**** Excerpted records

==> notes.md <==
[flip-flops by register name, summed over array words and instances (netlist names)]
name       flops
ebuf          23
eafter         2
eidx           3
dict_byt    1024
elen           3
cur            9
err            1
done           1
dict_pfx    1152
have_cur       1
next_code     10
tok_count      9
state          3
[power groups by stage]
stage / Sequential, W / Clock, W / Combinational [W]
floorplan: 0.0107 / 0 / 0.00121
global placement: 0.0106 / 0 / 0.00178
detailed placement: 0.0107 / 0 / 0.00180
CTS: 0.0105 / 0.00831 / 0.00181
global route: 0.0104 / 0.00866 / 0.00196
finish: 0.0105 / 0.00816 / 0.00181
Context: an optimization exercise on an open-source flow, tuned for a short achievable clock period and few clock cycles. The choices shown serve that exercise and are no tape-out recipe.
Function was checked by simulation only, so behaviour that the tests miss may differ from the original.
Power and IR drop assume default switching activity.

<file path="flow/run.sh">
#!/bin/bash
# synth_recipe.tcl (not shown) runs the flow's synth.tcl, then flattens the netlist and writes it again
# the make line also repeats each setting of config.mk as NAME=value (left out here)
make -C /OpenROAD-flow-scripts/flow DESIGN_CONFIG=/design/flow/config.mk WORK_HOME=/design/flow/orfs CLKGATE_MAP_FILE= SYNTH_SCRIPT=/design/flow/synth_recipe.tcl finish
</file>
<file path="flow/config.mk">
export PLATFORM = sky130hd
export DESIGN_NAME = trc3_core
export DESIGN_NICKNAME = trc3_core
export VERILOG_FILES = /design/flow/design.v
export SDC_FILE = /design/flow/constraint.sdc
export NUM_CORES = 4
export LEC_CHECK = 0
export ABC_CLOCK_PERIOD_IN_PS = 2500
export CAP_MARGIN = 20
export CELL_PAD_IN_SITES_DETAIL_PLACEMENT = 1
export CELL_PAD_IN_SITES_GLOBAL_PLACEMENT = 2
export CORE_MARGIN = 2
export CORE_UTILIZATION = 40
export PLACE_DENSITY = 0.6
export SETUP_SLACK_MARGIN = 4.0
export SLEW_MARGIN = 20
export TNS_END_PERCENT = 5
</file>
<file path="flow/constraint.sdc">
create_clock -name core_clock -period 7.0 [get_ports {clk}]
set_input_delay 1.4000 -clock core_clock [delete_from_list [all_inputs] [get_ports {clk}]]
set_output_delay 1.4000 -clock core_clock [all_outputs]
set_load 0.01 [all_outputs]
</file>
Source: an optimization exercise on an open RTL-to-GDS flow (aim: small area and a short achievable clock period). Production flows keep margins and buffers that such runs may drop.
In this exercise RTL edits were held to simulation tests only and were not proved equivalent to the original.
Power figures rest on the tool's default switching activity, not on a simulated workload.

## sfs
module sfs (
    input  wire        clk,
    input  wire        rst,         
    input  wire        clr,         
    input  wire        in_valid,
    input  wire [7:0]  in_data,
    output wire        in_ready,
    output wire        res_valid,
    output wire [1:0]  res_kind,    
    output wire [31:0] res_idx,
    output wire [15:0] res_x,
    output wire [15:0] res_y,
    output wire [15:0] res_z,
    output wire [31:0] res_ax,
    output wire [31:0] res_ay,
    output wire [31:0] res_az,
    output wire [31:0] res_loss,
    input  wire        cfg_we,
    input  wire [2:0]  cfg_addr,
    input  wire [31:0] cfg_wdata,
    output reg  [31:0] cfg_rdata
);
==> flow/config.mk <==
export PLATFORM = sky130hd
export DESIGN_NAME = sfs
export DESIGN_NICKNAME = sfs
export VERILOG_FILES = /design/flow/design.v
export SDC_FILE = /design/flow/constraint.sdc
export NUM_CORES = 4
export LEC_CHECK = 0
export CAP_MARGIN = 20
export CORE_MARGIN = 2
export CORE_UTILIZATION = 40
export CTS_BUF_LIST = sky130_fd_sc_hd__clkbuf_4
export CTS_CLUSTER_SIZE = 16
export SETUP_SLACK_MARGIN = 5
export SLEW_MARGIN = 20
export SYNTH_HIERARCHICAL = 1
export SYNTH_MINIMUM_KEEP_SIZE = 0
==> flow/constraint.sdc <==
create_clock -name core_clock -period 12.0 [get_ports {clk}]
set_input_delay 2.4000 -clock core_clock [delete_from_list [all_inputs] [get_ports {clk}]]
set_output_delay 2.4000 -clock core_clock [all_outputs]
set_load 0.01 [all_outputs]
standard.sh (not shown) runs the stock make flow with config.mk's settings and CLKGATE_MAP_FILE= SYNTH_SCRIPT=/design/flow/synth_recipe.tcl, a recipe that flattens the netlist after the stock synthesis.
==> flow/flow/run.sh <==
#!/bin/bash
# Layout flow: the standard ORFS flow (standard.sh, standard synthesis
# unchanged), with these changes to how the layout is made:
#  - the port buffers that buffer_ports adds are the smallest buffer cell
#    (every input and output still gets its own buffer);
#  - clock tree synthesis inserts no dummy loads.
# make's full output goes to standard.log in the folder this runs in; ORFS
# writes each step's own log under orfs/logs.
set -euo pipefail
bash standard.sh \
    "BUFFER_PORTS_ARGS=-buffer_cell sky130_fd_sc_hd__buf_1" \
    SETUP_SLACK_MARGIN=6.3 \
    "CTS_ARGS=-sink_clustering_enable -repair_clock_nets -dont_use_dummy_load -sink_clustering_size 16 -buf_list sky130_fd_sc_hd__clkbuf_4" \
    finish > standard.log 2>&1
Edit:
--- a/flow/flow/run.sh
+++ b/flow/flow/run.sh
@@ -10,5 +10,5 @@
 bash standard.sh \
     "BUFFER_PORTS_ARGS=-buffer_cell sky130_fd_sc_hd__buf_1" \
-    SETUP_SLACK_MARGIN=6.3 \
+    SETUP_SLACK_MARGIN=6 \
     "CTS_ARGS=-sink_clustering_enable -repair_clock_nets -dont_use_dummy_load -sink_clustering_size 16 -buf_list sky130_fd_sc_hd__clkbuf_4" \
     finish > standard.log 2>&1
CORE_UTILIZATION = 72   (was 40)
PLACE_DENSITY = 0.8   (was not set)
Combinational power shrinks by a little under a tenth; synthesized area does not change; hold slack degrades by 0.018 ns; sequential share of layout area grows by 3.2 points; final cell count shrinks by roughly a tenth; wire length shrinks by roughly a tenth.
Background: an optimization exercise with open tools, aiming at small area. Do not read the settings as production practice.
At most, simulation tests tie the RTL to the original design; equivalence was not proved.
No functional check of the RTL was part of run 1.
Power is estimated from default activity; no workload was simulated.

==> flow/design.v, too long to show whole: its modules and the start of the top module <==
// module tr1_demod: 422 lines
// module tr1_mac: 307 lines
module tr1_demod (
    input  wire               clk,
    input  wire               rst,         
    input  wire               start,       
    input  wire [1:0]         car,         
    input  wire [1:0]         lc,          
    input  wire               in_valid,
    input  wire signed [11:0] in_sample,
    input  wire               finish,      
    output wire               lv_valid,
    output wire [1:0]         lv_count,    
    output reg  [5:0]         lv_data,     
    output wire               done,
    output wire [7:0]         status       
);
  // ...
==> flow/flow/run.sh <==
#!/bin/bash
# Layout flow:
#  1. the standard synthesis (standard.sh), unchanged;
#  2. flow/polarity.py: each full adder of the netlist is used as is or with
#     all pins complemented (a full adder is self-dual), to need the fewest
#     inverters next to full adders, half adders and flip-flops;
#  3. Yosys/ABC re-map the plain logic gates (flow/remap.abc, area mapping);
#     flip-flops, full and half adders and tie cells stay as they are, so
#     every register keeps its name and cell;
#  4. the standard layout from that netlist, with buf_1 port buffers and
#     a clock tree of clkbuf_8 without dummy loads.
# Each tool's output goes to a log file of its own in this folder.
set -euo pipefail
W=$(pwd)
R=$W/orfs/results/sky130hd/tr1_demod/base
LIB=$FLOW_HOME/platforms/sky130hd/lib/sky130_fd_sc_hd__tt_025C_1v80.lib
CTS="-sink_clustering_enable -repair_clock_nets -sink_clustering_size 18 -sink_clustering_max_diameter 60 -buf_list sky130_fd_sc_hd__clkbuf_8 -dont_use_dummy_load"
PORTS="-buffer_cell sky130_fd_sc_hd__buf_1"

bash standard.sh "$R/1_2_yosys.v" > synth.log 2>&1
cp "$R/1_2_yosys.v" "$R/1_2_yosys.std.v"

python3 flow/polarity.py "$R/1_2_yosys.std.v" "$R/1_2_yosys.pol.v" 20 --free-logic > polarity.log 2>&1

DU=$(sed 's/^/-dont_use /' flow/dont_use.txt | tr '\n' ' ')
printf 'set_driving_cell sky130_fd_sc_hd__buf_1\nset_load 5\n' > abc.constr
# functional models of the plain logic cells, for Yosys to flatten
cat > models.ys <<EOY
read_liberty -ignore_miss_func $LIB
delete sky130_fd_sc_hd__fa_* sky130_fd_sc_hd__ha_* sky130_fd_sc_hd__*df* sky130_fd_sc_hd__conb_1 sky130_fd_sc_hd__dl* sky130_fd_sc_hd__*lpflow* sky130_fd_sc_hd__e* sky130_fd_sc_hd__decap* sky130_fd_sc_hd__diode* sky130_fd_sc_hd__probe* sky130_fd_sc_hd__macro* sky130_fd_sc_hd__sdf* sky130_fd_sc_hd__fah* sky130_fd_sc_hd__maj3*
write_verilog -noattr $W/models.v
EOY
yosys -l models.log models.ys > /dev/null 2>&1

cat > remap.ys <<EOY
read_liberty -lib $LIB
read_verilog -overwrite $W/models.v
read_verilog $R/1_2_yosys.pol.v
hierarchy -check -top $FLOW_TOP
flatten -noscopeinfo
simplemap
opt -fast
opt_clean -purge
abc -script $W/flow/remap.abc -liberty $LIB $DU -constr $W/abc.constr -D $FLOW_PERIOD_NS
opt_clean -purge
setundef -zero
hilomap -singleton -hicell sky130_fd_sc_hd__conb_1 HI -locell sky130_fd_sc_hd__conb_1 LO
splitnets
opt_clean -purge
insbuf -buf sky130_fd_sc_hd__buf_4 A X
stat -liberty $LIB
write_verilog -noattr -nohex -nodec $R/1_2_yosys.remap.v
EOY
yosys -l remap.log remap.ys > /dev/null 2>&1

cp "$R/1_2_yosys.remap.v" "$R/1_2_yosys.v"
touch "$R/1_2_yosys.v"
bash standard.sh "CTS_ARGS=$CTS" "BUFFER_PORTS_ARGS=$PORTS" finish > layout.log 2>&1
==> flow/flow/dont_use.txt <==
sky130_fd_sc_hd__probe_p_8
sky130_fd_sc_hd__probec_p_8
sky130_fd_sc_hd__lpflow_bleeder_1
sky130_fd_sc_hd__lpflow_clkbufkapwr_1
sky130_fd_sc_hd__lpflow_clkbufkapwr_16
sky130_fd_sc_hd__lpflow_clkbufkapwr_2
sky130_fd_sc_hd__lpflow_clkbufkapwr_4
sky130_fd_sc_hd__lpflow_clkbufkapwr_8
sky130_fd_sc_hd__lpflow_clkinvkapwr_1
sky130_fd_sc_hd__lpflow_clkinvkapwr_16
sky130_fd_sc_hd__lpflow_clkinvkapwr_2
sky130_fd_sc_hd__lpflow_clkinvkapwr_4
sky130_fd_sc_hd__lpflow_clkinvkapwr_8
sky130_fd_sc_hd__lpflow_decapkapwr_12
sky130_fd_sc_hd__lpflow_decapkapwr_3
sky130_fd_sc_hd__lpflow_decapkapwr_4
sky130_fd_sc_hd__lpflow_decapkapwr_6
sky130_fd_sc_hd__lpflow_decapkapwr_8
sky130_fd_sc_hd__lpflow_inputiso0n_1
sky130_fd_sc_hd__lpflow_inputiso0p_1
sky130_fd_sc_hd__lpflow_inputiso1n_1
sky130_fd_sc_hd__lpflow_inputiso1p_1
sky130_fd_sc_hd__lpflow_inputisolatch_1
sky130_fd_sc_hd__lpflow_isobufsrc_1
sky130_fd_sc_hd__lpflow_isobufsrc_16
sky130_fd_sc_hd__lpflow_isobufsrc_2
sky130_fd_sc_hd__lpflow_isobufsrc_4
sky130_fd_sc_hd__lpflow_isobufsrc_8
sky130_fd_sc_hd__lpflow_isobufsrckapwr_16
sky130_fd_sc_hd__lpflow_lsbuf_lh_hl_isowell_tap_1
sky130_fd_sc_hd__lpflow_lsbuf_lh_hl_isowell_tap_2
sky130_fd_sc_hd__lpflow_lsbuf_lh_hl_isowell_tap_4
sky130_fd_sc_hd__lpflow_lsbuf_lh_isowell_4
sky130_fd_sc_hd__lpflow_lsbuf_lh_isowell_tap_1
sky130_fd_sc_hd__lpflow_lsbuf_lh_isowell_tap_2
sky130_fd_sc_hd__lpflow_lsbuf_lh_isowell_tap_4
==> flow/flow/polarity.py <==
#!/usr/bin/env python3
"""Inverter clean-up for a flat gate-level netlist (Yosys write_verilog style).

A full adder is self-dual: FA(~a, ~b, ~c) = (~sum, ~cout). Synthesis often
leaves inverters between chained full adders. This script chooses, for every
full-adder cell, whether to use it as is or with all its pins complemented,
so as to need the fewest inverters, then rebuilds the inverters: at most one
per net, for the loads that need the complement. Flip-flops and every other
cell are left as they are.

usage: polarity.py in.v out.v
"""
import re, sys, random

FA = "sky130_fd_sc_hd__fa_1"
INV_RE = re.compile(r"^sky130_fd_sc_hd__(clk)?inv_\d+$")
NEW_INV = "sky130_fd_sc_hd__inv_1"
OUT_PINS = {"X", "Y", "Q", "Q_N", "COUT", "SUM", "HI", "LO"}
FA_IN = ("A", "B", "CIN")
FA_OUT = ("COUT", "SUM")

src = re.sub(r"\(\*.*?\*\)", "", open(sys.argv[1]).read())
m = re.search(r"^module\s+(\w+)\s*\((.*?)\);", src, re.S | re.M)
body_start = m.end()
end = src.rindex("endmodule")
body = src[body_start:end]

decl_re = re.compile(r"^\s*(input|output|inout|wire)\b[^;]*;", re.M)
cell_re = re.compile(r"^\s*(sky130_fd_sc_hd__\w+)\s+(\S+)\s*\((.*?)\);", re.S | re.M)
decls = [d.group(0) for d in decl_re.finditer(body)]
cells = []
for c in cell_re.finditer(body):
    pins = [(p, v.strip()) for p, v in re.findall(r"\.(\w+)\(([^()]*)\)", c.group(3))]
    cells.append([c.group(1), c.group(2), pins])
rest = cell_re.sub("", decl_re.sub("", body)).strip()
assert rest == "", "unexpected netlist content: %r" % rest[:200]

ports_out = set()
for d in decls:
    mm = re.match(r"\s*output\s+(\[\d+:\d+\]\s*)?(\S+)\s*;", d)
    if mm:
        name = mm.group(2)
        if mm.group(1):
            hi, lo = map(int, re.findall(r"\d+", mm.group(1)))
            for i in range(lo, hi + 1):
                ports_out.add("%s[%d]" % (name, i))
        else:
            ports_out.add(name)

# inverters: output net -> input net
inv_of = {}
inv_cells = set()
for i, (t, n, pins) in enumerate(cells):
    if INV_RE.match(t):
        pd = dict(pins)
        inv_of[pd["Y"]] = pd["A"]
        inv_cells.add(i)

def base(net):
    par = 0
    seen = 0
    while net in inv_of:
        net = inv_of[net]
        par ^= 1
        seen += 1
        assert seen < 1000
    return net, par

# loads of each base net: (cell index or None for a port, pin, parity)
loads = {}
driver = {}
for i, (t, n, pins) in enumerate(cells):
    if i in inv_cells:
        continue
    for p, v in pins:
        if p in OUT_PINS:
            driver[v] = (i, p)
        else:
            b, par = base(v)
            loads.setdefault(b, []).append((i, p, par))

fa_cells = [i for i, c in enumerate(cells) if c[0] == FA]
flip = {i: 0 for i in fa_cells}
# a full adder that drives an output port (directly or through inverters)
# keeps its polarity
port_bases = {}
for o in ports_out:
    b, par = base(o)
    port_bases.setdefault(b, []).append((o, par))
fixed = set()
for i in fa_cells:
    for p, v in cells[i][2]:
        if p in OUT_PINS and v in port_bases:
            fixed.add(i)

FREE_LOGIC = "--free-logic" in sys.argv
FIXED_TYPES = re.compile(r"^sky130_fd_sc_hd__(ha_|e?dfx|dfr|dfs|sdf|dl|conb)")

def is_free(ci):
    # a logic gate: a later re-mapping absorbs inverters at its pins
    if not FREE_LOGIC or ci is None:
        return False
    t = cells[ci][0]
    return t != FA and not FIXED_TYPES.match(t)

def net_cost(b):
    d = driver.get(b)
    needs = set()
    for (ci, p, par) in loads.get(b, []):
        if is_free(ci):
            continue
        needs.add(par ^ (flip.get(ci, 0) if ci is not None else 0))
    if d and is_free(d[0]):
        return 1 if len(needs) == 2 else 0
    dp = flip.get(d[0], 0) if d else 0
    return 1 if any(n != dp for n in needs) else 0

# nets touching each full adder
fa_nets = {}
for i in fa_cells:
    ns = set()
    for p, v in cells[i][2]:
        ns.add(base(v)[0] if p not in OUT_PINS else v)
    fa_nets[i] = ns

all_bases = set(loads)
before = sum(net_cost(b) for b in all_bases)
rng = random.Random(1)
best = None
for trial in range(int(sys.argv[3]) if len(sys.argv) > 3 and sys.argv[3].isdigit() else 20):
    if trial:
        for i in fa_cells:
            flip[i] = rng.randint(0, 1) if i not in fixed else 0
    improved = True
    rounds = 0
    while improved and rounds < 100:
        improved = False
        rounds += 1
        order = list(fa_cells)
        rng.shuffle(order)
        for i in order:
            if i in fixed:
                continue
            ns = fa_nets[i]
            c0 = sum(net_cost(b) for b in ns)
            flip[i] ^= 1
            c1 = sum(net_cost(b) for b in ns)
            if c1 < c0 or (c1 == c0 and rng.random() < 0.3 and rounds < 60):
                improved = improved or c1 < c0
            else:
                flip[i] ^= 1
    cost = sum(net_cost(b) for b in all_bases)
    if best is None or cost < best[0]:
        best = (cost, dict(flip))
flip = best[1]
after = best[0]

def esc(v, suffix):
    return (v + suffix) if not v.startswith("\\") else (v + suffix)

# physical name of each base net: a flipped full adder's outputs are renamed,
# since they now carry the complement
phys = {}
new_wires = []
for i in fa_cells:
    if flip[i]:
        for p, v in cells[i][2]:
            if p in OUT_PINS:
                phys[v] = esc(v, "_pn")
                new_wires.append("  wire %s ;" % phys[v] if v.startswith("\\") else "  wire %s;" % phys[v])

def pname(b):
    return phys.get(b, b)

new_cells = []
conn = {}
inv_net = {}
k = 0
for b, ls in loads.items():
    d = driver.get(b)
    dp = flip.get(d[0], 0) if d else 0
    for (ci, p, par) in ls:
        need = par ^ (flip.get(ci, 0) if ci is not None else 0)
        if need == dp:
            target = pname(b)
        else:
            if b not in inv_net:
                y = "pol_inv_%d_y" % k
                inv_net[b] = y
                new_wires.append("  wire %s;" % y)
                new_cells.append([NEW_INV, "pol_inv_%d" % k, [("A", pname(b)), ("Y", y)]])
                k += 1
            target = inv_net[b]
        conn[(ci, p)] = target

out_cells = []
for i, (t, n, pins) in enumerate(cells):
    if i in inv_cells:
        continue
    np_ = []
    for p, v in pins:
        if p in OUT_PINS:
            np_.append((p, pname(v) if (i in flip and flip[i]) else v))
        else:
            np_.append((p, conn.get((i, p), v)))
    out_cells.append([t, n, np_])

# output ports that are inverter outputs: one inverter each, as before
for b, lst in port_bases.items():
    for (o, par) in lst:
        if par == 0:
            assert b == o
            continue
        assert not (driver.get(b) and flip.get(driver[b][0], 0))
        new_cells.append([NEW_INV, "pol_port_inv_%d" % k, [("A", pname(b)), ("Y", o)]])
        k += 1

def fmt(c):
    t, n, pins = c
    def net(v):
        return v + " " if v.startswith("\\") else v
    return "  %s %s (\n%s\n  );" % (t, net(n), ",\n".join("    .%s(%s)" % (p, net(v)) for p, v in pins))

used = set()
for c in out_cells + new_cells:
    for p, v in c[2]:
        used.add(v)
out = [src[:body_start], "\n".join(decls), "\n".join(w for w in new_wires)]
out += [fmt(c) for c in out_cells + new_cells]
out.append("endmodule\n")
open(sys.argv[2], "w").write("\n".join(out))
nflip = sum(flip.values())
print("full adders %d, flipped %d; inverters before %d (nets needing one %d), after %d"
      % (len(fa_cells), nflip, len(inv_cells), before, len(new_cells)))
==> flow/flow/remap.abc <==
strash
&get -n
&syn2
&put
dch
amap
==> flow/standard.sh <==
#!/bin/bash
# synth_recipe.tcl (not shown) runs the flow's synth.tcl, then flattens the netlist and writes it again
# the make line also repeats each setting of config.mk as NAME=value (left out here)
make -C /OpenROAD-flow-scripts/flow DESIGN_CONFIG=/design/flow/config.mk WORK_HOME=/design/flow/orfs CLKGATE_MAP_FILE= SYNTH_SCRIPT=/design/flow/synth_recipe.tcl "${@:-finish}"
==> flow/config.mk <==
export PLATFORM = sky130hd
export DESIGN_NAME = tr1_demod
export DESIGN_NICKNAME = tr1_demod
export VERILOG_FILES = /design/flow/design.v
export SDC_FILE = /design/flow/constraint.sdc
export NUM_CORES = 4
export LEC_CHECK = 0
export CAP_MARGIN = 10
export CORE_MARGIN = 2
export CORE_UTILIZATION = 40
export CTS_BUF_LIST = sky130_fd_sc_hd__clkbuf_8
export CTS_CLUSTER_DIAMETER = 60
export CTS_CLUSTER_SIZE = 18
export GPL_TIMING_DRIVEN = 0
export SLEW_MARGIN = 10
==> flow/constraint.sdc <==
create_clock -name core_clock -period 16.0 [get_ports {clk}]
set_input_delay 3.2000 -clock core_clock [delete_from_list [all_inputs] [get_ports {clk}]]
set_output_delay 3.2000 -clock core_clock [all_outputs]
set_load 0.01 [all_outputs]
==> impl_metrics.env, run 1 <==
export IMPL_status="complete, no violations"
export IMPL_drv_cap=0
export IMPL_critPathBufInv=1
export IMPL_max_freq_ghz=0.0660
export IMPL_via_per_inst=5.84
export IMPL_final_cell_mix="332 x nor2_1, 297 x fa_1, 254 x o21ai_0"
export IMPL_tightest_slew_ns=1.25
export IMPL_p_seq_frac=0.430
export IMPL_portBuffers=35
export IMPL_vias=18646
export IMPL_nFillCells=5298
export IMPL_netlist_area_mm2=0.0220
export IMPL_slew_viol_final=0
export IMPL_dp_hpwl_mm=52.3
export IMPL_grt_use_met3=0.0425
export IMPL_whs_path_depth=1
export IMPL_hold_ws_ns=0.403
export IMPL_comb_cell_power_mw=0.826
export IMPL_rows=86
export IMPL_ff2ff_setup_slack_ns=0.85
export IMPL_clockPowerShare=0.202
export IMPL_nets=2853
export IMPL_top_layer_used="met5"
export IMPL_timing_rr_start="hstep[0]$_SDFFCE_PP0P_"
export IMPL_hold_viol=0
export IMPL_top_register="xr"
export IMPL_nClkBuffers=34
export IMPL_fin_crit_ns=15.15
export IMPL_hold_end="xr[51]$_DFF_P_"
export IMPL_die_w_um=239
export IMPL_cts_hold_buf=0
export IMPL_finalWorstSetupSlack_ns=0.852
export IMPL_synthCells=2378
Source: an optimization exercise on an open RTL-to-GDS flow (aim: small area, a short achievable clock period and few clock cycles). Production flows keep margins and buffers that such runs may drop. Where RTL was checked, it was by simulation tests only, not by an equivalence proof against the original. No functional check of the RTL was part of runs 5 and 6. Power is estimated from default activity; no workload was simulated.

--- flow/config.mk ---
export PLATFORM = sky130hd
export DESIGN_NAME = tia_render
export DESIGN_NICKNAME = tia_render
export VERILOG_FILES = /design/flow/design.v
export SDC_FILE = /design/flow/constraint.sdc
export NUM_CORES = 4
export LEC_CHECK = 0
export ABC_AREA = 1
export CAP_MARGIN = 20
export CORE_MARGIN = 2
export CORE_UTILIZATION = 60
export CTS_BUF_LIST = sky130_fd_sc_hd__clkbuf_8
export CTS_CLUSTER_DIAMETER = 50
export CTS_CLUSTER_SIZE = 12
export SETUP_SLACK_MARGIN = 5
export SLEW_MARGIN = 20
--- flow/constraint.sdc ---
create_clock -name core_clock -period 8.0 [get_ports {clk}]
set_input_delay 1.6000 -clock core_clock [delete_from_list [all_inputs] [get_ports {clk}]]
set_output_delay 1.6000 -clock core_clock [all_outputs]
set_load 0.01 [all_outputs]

********

What to do ▸
Copy all the lines from the data above that hold the word "drop".

Task response ▸
Power and IR drop assume default switching activity.
Source: an optimization exercise on an open RTL-to-GDS flow (aim: small area and a short achievable clock period). Production flows keep margins and buffers that such runs may drop.
Source: an optimization exercise on an open RTL-to-GDS flow (aim: small area, a short achievable clock period and few clock cycles). Production flows keep margins and buffers that such runs may drop. Where RTL was checked, it was by simulation tests only, not by an equivalence proof against the original. No functional check of the RTL was part of runs 5 and 6. Power is estimated from default activity; no workload was simulated.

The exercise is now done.